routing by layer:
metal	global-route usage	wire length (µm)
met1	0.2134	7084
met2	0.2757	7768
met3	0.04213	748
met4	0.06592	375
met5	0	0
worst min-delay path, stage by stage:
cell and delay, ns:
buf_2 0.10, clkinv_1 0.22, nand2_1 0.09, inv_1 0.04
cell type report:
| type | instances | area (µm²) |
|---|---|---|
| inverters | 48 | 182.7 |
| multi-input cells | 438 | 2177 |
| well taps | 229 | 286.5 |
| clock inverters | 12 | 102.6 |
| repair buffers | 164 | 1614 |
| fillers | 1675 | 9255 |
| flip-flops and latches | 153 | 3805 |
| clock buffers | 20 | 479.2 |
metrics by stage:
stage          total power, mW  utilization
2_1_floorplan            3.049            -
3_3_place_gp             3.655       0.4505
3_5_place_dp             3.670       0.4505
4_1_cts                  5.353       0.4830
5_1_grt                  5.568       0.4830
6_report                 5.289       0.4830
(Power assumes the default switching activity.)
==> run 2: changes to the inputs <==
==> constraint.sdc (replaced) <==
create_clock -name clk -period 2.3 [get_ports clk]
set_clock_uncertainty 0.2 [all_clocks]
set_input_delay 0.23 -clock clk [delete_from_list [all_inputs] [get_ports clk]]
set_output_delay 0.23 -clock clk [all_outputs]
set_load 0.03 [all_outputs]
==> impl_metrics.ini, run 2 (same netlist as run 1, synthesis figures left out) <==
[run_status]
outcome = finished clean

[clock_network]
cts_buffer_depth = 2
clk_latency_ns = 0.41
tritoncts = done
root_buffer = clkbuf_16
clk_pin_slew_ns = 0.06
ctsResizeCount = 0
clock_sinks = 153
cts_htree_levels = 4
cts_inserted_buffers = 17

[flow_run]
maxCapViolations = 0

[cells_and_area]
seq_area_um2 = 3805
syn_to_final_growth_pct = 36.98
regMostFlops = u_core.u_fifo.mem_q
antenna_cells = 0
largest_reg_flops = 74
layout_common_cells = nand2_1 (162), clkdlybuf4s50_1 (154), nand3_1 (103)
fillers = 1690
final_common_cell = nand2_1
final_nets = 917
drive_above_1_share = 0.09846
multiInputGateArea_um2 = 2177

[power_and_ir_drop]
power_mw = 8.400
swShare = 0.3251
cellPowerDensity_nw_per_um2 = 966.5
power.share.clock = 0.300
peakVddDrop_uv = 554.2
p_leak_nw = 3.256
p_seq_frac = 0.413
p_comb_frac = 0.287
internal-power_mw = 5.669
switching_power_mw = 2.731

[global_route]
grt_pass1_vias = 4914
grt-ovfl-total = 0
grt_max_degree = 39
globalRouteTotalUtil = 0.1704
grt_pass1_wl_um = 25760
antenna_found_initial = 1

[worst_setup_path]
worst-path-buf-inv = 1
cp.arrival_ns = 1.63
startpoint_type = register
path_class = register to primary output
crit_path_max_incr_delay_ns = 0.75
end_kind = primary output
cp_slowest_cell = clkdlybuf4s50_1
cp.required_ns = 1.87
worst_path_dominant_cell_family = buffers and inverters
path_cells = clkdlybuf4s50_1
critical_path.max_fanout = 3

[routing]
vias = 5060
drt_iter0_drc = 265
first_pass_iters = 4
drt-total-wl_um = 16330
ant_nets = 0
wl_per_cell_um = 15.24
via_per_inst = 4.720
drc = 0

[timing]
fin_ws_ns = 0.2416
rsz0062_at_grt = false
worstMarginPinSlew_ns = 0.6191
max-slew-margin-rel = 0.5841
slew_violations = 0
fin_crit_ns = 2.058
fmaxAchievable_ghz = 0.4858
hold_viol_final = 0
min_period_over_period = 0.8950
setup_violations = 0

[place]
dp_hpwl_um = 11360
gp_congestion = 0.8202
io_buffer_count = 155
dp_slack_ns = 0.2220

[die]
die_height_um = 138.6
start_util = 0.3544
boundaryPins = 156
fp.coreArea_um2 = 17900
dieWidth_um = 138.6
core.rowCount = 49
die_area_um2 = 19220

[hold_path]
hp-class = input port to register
<file path="src/rtl/instr_fetch_stage_pkg.sv">
// Shared definitions for the instruction fetch stage: FSM encoding, reset and
// increment constants, and the RV32I base opcode map used by the front end.
package instr_fetch_stage_pkg;

  typedef enum logic [1:0] {
    ST_FETCH = 2'd0,
    ST_WAIT  = 2'd1,
    ST_HOLD  = 2'd2,
    ST_DROP  = 2'd3
  } fetch_state_e;

  localparam logic [31:0] RESET_PC_DEFAULT = 32'h0000_0000;
  localparam int unsigned PC_INCR          = 4;

  localparam logic [6:0] OPC_LOAD     = 7'b0000011;
  localparam logic [6:0] OPC_MISC_MEM = 7'b0001111;
  localparam logic [6:0] OPC_OP_IMM   = 7'b0010011;
  localparam logic [6:0] OPC_AUIPC    = 7'b0010111;
  localparam logic [6:0] OPC_STORE    = 7'b0100011;
  localparam logic [6:0] OPC_OP       = 7'b0110011;
  localparam logic [6:0] OPC_LUI      = 7'b0110111;
  localparam logic [6:0] OPC_BRANCH   = 7'b1100011;
  localparam logic [6:0] OPC_JALR     = 7'b1100111;
  localparam logic [6:0] OPC_JAL      = 7'b1101111;
  localparam logic [6:0] OPC_SYSTEM   = 7'b1110011;

endpackage

</file>
<file path="src/rtl/fetch_skid_buf.sv">
// One-entry skid buffer holding an instruction word and its PC while the
// IF/ID register is still occupied. Flush has priority over load/unload.
module fetch_skid_buf
  import instr_fetch_stage_pkg::*;
#(
  parameter int unsigned WIDTH = 32
) (
  input  logic             clk,
  input  logic             reset_n,
  input  logic             flush_i,
  input  logic             load_i,
  input  logic             unload_i,
  input  logic [WIDTH-1:0] data_i,
  input  logic [WIDTH-1:0] pc_i,
  output logic             valid_o,
  output logic [WIDTH-1:0] data_o,
  output logic [WIDTH-1:0] pc_o
);

  logic             valid_q, valid_d;
  logic [WIDTH-1:0] data_q, data_d;
  logic [WIDTH-1:0] pc_q, pc_d;

  always_comb begin
    valid_d = valid_q;
    data_d  = data_q;
    pc_d    = pc_q;
    if (flush_i) begin
      valid_d = 1'b0;
    end else if (load_i) begin
      valid_d = 1'b1;
      data_d  = data_i;
      pc_d    = pc_i;
    end else if (unload_i) begin
      valid_d = 1'b0;
    end
  end

  always_ff @(posedge clk or negedge reset_n) begin
    if (!reset_n) begin
      valid_q <= 1'b0;
      data_q  <= '0;
      pc_q    <= '0;
    end else begin
      valid_q <= valid_d;
      data_q  <= data_d;
      pc_q    <= pc_d;
    end
  end

  assign valid_o = valid_q;
  assign data_o  = data_q;
  assign pc_o    = pc_q;

endmodule

</file>
<file path="src/rtl/instr_fetch_stage.sv">
// Instruction fetch stage: single-outstanding imem requester feeding a registered IF/ID payload.
// Build option FETCH_MISALIGN_TRAP_EN: misaligned redirects set a sticky error and halt fetch.
//
// state | meaning
// FETCH | request presented at PC, waiting for acceptance
// WAIT  | request accepted, waiting for the instruction word
// HOLD  | word parked in the skid buffer until decode frees IF/ID
// DROP  | outstanding word belongs to a flushed path, discard on arrival
module instr_fetch_stage
  import instr_fetch_stage_pkg::*;
#(
  parameter int unsigned      WIDTH    = 32,
  parameter logic [WIDTH-1:0] RESET_PC = WIDTH'(RESET_PC_DEFAULT)
) (
  input  logic             clk,
  input  logic             reset_n,
  output logic             imem_req_valid,
  output logic [WIDTH-1:0] imem_req_addr,
  input  logic             imem_req_ready,
  input  logic             imem_rsp_valid,
  input  logic [WIDTH-1:0] imem_rsp_data,
  input  logic             redirect_valid,
  input  logic [WIDTH-1:0] redirect_pc,
  input  logic             id_ready,
  output logic             id_valid,
  output logic [WIDTH-1:0] id_instr,
  output logic [WIDTH-1:0] id_pc,
  output logic [WIDTH-1:0] id_pc_plus4,
  output logic             misalign_err
);

  localparam logic [WIDTH-1:0] PC_STEP = WIDTH'(PC_INCR);

  fetch_state_e     state_q, state_d;
  logic [WIDTH-1:0] pc_q, pc_d;
  logic [WIDTH-1:0] redir_pc;
  logic             fetch_halt;
  logic             req_fire;

  logic             id_load, id_from_skid;
  logic             id_valid_q, id_valid_d;
  logic [WIDTH-1:0] id_instr_q, id_instr_d;
  logic [WIDTH-1:0] id_pc_q, id_pc_d;
  logic [WIDTH-1:0] id_pc_plus4_q, id_pc_plus4_d;
  logic [WIDTH-1:0] id_src_pc;

  logic             skid_load, skid_unload, skid_valid;
  logic [WIDTH-1:0] skid_data, skid_pc;

`ifdef FETCH_MISALIGN_TRAP_EN
  logic misalign_q, misalign_d;

  assign redir_pc = redirect_pc;

  always_comb begin
    misalign_d = misalign_q;
    if (redirect_valid) misalign_d = (redirect_pc[1:0] != 2'b00);
  end

  always_ff @(posedge clk or negedge reset_n) begin
    if (!reset_n) misalign_q <= 1'b0;
    else          misalign_q <= misalign_d;
  end

  assign fetch_halt   = misalign_q;
  assign misalign_err = misalign_q;
`else
  logic unused_redirect_lsbs;

  assign unused_redirect_lsbs = |redirect_pc[1:0];
  assign redir_pc             = {redirect_pc[WIDTH-1:2], 2'b00};
  assign fetch_halt           = 1'b0;
  assign misalign_err         = 1'b0;
`endif

  always_ff @(posedge clk or negedge reset_n) begin
    if (!reset_n) state_q <= ST_FETCH;
    else          state_q <= state_d;
  end

  always_comb begin
    state_d      = state_q;
    pc_d         = pc_q;
    id_load      = 1'b0;
    id_from_skid = 1'b0;
    skid_load    = 1'b0;
    skid_unload  = 1'b0;
    if (redirect_valid) begin
      pc_d = redir_pc;
      // A word still in flight for the old path must be swallowed before refetching;
      // DROP without a response keeps waiting so only one request is ever outstanding.
      if ((state_q == ST_WAIT || state_q == ST_DROP) && !imem_rsp_valid) state_d = ST_DROP;
      else if (state_q == ST_FETCH && req_fire)                         state_d = ST_DROP;
      else                                                                state_d = ST_FETCH;
    end else begin
      case (state_q)
        ST_FETCH: if (req_fire) state_d = ST_WAIT;
        ST_WAIT: begin
          if (imem_rsp_valid) begin
            pc_d = pc_q + PC_STEP;
            if (!id_valid_q || id_ready) begin
              id_load = 1'b1;
              state_d = ST_FETCH;
            end else begin
              skid_load = 1'b1;
              state_d   = ST_HOLD;
            end
          end
        end
        ST_HOLD: begin
          if (id_ready && skid_valid) begin
            id_load      = 1'b1;
            id_from_skid = 1'b1;
            skid_unload  = 1'b1;
            state_d      = ST_FETCH;
          end
        end
        ST_DROP: if (imem_rsp_valid) state_d = ST_FETCH;
        default: state_d = ST_FETCH;
      endcase
    end
  end

  always_comb begin
    imem_req_valid = 1'b0;
    if (state_q == ST_FETCH && !fetch_halt) imem_req_valid = 1'b1;
  end

  assign imem_req_addr = pc_q;
  assign req_fire      = imem_req_valid && imem_req_ready;

  fetch_skid_buf #(
    .WIDTH (WIDTH)
  ) u_skid (
    .clk      (clk),
    .reset_n  (reset_n),
    .flush_i  (redirect_valid),
    .load_i   (skid_load),
    .unload_i (skid_unload),
    .data_i   (imem_rsp_data),
    .pc_i     (pc_q),
    .valid_o  (skid_valid),
    .data_o   (skid_data),
    .pc_o     (skid_pc)
  );

  assign id_src_pc = id_from_skid ? skid_pc : pc_q;

  always_comb begin
    id_valid_d    = id_valid_q;
    id_instr_d    = id_instr_q;
    id_pc_d       = id_pc_q;
    id_pc_plus4_d = id_pc_plus4_q;
    if (redirect_valid) begin
      id_valid_d = 1'b0;
    end else if (id_load) begin
      id_valid_d    = 1'b1;
      id_instr_d    = id_from_skid ? skid_data : imem_rsp_data;
      id_pc_d       = id_src_pc;
      id_pc_plus4_d = id_src_pc + PC_STEP;
    end else if (id_ready) begin
      id_valid_d = 1'b0;
    end
  end

  always_ff @(posedge clk or negedge reset_n) begin
    if (!reset_n) begin
      pc_q          <= RESET_PC;
      id_valid_q    <= 1'b0;
      id_instr_q    <= '0;
      id_pc_q       <= '0;
      id_pc_plus4_q <= '0;
    end else begin
      pc_q          <= pc_d;
      id_valid_q    <= id_valid_d;
      id_instr_q    <= id_instr_d;
      id_pc_q       <= id_pc_d;
      id_pc_plus4_q <= id_pc_plus4_d;
    end
  end

  assign id_valid    = id_valid_q;
  assign id_instr    = id_instr_q;
  assign id_pc       = id_pc_q;
  assign id_pc_plus4 = id_pc_plus4_q;

endmodule

</file>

■ What you have to do: Look above for the line holding "largest_reg_flops = 74". Print it and every line after it, exactly, through the line holding "fin_crit_ns = 2.058".

■ Answer to this problem:
largest_reg_flops = 74
layout_common_cells = nand2_1 (162), clkdlybuf4s50_1 (154), nand3_1 (103)
fillers = 1690
final_common_cell = nand2_1
final_nets = 917
drive_above_1_share = 0.09846
multiInputGateArea_um2 = 2177

[power_and_ir_drop]
power_mw = 8.400
swShare = 0.3251
cellPowerDensity_nw_per_um2 = 966.5
power.share.clock = 0.300
peakVddDrop_uv = 554.2
p_leak_nw = 3.256
p_seq_frac = 0.413
p_comb_frac = 0.287
internal-power_mw = 5.669
switching_power_mw = 2.731

[global_route]
grt_pass1_vias = 4914
grt-ovfl-total = 0
grt_max_degree = 39
globalRouteTotalUtil = 0.1704
grt_pass1_wl_um = 25760
antenna_found_initial = 1

[worst_setup_path]
worst-path-buf-inv = 1
cp.arrival_ns = 1.63
startpoint_type = register
path_class = register to primary output
crit_path_max_incr_delay_ns = 0.75
end_kind = primary output
cp_slowest_cell = clkdlybuf4s50_1
cp.required_ns = 1.87
worst_path_dominant_cell_family = buffers and inverters
path_cells = clkdlybuf4s50_1
critical_path.max_fanout = 3

[routing]
vias = 5060
drt_iter0_drc = 265
first_pass_iters = 4
drt-total-wl_um = 16330
ant_nets = 0
wl_per_cell_um = 15.24
via_per_inst = 4.720
drc = 0

[timing]
fin_ws_ns = 0.2416
rsz0062_at_grt = false
worstMarginPinSlew_ns = 0.6191
max-slew-margin-rel = 0.5841
slew_violations = 0
fin_crit_ns = 2.058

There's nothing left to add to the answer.